=== Section Start ===

===== src/sv/jed_if.sv =====
// Valid/ready channel interfaces for the escape decoder's input and results.
// Depends on jed_pkg for field widths.
interface jed_in_if;
  logic                       valid;
  logic                       ready;
  logic [jed_pkg::BYTE_W-1:0] in_byte;
  logic                       end_of_string;

  modport source (output valid, output in_byte, output end_of_string, input ready);
  modport sink   (input valid, input in_byte, input end_of_string, output ready);
endinterface

interface jed_out_if;
  logic                       valid;
  logic                       ready;
  logic [jed_pkg::BYTE_W-1:0] out_byte;
  logic [jed_pkg::ERR_W-1:0]  error_code;
  logic                       last;

  modport source (output valid, output out_byte, output error_code, output last,
                  input ready);
  modport sink   (input valid, input out_byte, input error_code, input last,
                  output ready);
endinterface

=== Section End ===

Copy exactly the lines of the listing above, beginning at the line with "input out_byte, input" and ending at its final line; write out nothing else.

RESULT BELOW -
  modport sink   (input valid, input out_byte, input error_code, input last,
                  output ready);
endinterface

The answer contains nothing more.